为实现上述目的,本发明提供的技术方案为:
本发明提供了一种用于转基因成分富集提取的基因芯片的制备方法,包括步骤:建立转基因信息数据库;转基因信息数据库的信息包括:目的基因序列信息和通用元件信息;根据目的基因序列信息和通用元件信息制备转基因成分捕获探针;设计连接臂分子,将连接臂分子和探针分子的5’端连接;对固相基片表面进行处理,制成电极基片;通过连接臂末端的连接分子,固定转基因成分捕获探针在固相基片表面上,得到用于转基因成分富集提取的基因芯片。

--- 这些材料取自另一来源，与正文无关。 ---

`src/idw_map.vh`:
```
// Constants for the identify words 69..87 block: word values, masks,
// register offsets and reset values. Definitions only.
`ifndef IDW_MAP_VH
`define IDW_MAP_VH

// ----------------------------------------------------------------------
// Identify word indices
// ----------------------------------------------------------------------
`define IDW_FIRST 8'd69
`define IDW_LAST 8'd87

// ----------------------------------------------------------------------
// Fixed word values
// ----------------------------------------------------------------------
`define IDW_W69 16'h4230
`define IDW_W75 16'h001f
`define IDW_W76 16'h950e
`define IDW_W77 16'h0040
`define IDW_W78 16'h0044
`define IDW_W80 16'h03f8
`define IDW_W81 16'h0028
`define IDW_W82 16'h746b
`define IDW_W83 16'h7d09
`define IDW_W84 16'h6163
`define IDW_W85 16'h7008
`define IDW_W86 16'hbc01
`define IDW_W87 16'h6162

// ----------------------------------------------------------------------
// Variable bit masks and defaults
// ----------------------------------------------------------------------
`define IDW_M79 16'h007e
`define IDW_D79 16'h0040
`define IDW_M85 16'h05e1
`define IDW_D85 16'h0461
`define IDW_M86 16'h0238
`define IDW_D86 16'h0008
`define IDW_M87 16'h181c
`define IDW_D87 16'h0000
`define IDW_SEC_BIT 1
`define IDW_SPD_DEF 3'h3

// ----------------------------------------------------------------------
// Register word offsets (address bits 7:2)
// ----------------------------------------------------------------------
`define IDW_A_EN79 6'h00
`define IDW_A_EN85 6'h01
`define IDW_A_EN86 6'h02
`define IDW_A_EN87 6'h03
`define IDW_A_LINK 6'h04
`define IDW_A_SEL 6'h05
`define IDW_A_DATA 6'h06
`define IDW_LOCK_BIT 4

`endif

```
`src/idw_words.v`:
```
// Identify data words 69..87: fixed capability bits plus live enable,
// link speed and locking state, readable by index and over Wishbone.
// Assumes the identify read logic and command firmware share clk_i.
//
// Operation
// - Word 69 bits 5 and 4 fixed at one.
// - Word 69 bit 9 one; bits 13..10, 8..6, 3..0 zero.
// - Words 70 to 74 read all zeros.
// - Word 75 bits 4..0 all ones, upper bits zero.
// - Word 76 sets bits 15, 12, 10, 8; clears 14, 13, 11, 9, 7..4, 0.
// - Word 76 bits 3, 2, 1 one for three link speeds.
// - Word 77 bits 3..1 live link speed code, default 011; bit 0 zero.
// - Word 77 bit 6 one; bits 5, 4, 15..7 zero.
// - Word 78 sets bits 6 and 2 only.
// - Word 79 bit 6 defaults one, bits 5..1 default zero, all live.
// - Word 80 sets bits 9..3, others zero.
// - Word 82 bit 1 one, zero while locking mode enabled.
// - Word 82 sets 14,13,12,10,6,5,3,0; clears 15,11,9,8,7,2.
// - Bit 4 of words 82 and 85 always zero.
// - Word 83 sets bits 13,12,11,10,8,3,0; other low bits zero.
// - Word 84 sets bits 14, 13, 8, 6, 5, 1, 0; the rest zero.
// - Word 85 live bits 10,6,5,0 default one; 8,7 default zero.
// - Word 85 bit 1 zero, one while locking mode enabled.
// - Word 86 bits 15,13..10,0 one; bits 9, 5 live, default zero.
// - Word 86 bit 3 live power management enable, default one.
// - Word 87 sets 13,8,6,5,1; bits 4,3,2 live, default zero.
`include "idw_map.vh"
`default_nettype none

module idw_words (
    // Clock and reset
    input wire clk_i,
    input wire rst_i,
    // Wishbone slave
    input wire wb_cyc_i,
    input wire wb_stb_i,
    input wire wb_we_i,
    input wire [7:0] wb_adr_i,
    input wire [3:0] wb_sel_i,
    input wire [31:0] wb_dat_i,
    output reg [31:0] wb_dat_o,
    output wire wb_ack_o,
    // Link negotiation result
    input wire link_upd_i,
    input wire [2:0] link_spd_i,
    // Identify read side
    input wire [7:0] id_index_i,
    output reg [15:0] id_data_o,
    output reg id_hit_o
);

    // ------------------------------------------------------------------
    // State
    // ------------------------------------------------------------------
    reg ack_r;
    reg [15:0] en79_r;
    reg [15:0] en85_r;
    reg [15:0] en86_r;
    reg [15:0] en87_r;
    reg [2:0] spd_r;
    reg lock_r;
    reg [7:0] sel_r;
    wire req;
    wire wr;
    wire [5:0] radr;
    reg [31:0] rd_nxt;

    // ------------------------------------------------------------------
    // Word composition
    // ------------------------------------------------------------------
    function [15:0] word_of;
        input [7:0] idx;
        begin
            case (idx)
                8'd69: word_of = `IDW_W69;
                8'd75: word_of = `IDW_W75;
                8'd76: word_of = `IDW_W76;
                8'd77: word_of = `IDW_W77 | {12'h000, spd_r, 1'b0};
                8'd78: word_of = `IDW_W78;
                8'd79: word_of = en79_r & `IDW_M79;
                8'd80: word_of = `IDW_W80;
                8'd81: word_of = `IDW_W81;
                // Security supported drops while locking owns the drive
                8'd82: word_of = `IDW_W82 & ~{14'h0000, lock_r, 1'b0};
                8'd83: word_of = `IDW_W83;
                8'd84: word_of = `IDW_W84;
                8'd85: word_of = `IDW_W85 | (en85_r & `IDW_M85)
                                 | {14'h0000, lock_r, 1'b0};
                8'd86: word_of = `IDW_W86 | (en86_r & `IDW_M86);
                8'd87: word_of = `IDW_W87 | (en87_r & `IDW_M87);
                default: word_of = 16'h0000;
            endcase
        end
    endfunction

    // ------------------------------------------------------------------
    // Identify output, one cycle after the index
    // ------------------------------------------------------------------
    always @(posedge clk_i) begin
        if (rst_i) begin
            id_data_o <= 16'h0000;
            id_hit_o <= 1'b0;
        end else begin
            id_data_o <= word_of(id_index_i);
            id_hit_o <= (id_index_i >= `IDW_FIRST) && (id_index_i <= `IDW_LAST);
        end
    end

    // ------------------------------------------------------------------
    // Wishbone slave
    // ------------------------------------------------------------------
    // Ack follows one cycle after the strobe; writes land on the ack edge
    assign req = wb_cyc_i & wb_stb_i;
    assign wr = req & wb_we_i & ack_r;
    assign wb_ack_o = ack_r;
    assign radr = wb_adr_i[7:2];

    function [15:0] lanes;
        input [15:0] old;
        input [15:0] msk;
        begin
            lanes = old;
            if (wb_sel_i[0]) begin
                lanes[7:0] = wb_dat_i[7:0];
            end
            if (wb_sel_i[1]) begin
                lanes[15:8] = wb_dat_i[15:8];
            end
            lanes = lanes & msk;
        end
    endfunction

    always @* begin
        case (radr)
            `IDW_A_EN79: rd_nxt = {16'h0000, en79_r};
            `IDW_A_EN85: rd_nxt = {16'h0000, en85_r};
            `IDW_A_EN86: rd_nxt = {16'h0000, en86_r};
            `IDW_A_EN87: rd_nxt = {16'h0000, en87_r};
            `IDW_A_LINK: rd_nxt = {27'h0000000, lock_r, 1'b0, spd_r};
            `IDW_A_SEL: rd_nxt = {24'h000000, sel_r};
            `IDW_A_DATA: rd_nxt = {16'h0000, word_of(sel_r)};
            default: rd_nxt = 32'h00000000;
        endcase
    end

    always @(posedge clk_i) begin
        if (rst_i) begin
            ack_r <= 1'b0;
            wb_dat_o <= 32'h00000000;
        end else begin
            ack_r <= req & ~ack_r;
            if (req & ~ack_r) begin
                wb_dat_o <= rd_nxt;
            end
        end
    end

    // ------------------------------------------------------------------
    // Live feature state
    // ------------------------------------------------------------------
    // A link result in the same cycle as a software write wins: it is
    // the fresher fact about the wire.
    always @(posedge clk_i) begin
        if (rst_i) begin
            en79_r <= `IDW_D79;
            en85_r <= `IDW_D85;
            en86_r <= `IDW_D86;
            en87_r <= `IDW_D87;
            spd_r <= `IDW_SPD_DEF;
            lock_r <= 1'b0;
            sel_r <= `IDW_FIRST;
        end else begin
            if (wr && radr == `IDW_A_EN79) begin
                en79_r <= lanes(en79_r, `IDW_M79);
            end
            if (wr && radr == `IDW_A_EN85) begin
                en85_r <= lanes(en85_r, `IDW_M85);
            end
            if (wr && radr == `IDW_A_EN86) begin
                en86_r <= lanes(en86_r, `IDW_M86);
            end
            if (wr && radr == `IDW_A_EN87) begin
                en87_r <= lanes(en87_r, `IDW_M87);
            end
            if (wr && radr == `IDW_A_SEL && wb_sel_i[0]) begin
                sel_r <= wb_dat_i[7:0];
            end
            if (wr && radr == `IDW_A_LINK && wb_sel_i[0]) begin
                lock_r <= wb_dat_i[`IDW_LOCK_BIT];
            end
            if (link_upd_i) begin
                spd_r <= link_spd_i;
            end else if (wr && radr == `IDW_A_LINK && wb_sel_i[0]) begin
                spd_r <= wb_dat_i[2:0];
            end
        end
    end

endmodule // idw_words
`default_nettype wire

```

优选地,若制备的基因芯片是只针对某一种特定转基因产品的特异型转基因成分富集提取的基因芯片,转基因信息数据库的信息包括:特定转基因产品所转的目的基因和/或获得该特定转基因产品所用的通用元件;若制备的基因芯片是针对所有转基因产品的通用型基因成分富集提取的基因芯片,转基因信息数据库的信息包括:当前转基因产品所转的所有的目的基因和/或当前转基因产品所用到的所有通用元件。
优选地,通用元件包括启动子、终止子和标记基因。
优选地,转基因成分捕获探针是寡核苷酸、cDNA序列和其他PCR产物中的一种或多种。
优选地,固相基片是塑料材质或玻璃材质。
优选地,连接臂分子包括15~30个功能基团长度。
优选地,功能基团选自聚胸腺苷酸(Poly T)、聚腺苷酸(Poly A)、聚胞苷酸(Poly C)、聚鸟嘌呤苷酸(Poly G)、胞嘧啶与聚胸腺苷酸(Poly T)的嵌合体、胞嘧啶与聚腺苷酸(Poly A)的嵌合体、胞嘧啶与聚胞苷酸(Poly C)的嵌合体、胞嘧啶与聚鸟嘌呤苷酸(Poly G)的嵌合体、聚乙烯乙二醇与聚胸腺苷酸(Poly T)的嵌合体、聚乙烯乙二醇与聚腺苷酸(Poly A)的嵌合体、聚乙烯乙二醇与聚胞苷酸(Poly C)的嵌合体、聚乙烯乙二醇与聚鸟嘌呤苷酸(Poly G)的嵌合体、聚乙醇、聚酯、聚氨和聚硫酸酯中的一种或多种。
优选地,固相基片的表面附着有金属层,金属层表面再覆盖琼脂糖层。
优选地,琼脂糖是以链亲和素标记的琼脂糖。
本发明还保护根据上述方法制备得到的用于转基因成分富集提取的基因芯片。
本发明所阐述的转基因成分提取芯片是一种特别的核酸提取芯片(另有专利保护),专门用以捕获提取样品中转基因成分,以便实现转基因简单鉴定技术(另有专利保护)。对于转基因样品,其中的转基因成分主要可以分为两种:一种是所转的目的基因,另一种是转基因产品中的通用元件(包括启动子、终止子和标记基因)进行检测以确定产品是否是转基因。最常见的通用元件有CaMV35S启动子、NOS终止子及报告基因NPT-II等。通过与本发明所阐述的转基因成分提取芯片上的探针分子互补杂交可以简便、高效地将样品中的转基因成分捕获富集用于后续的处理。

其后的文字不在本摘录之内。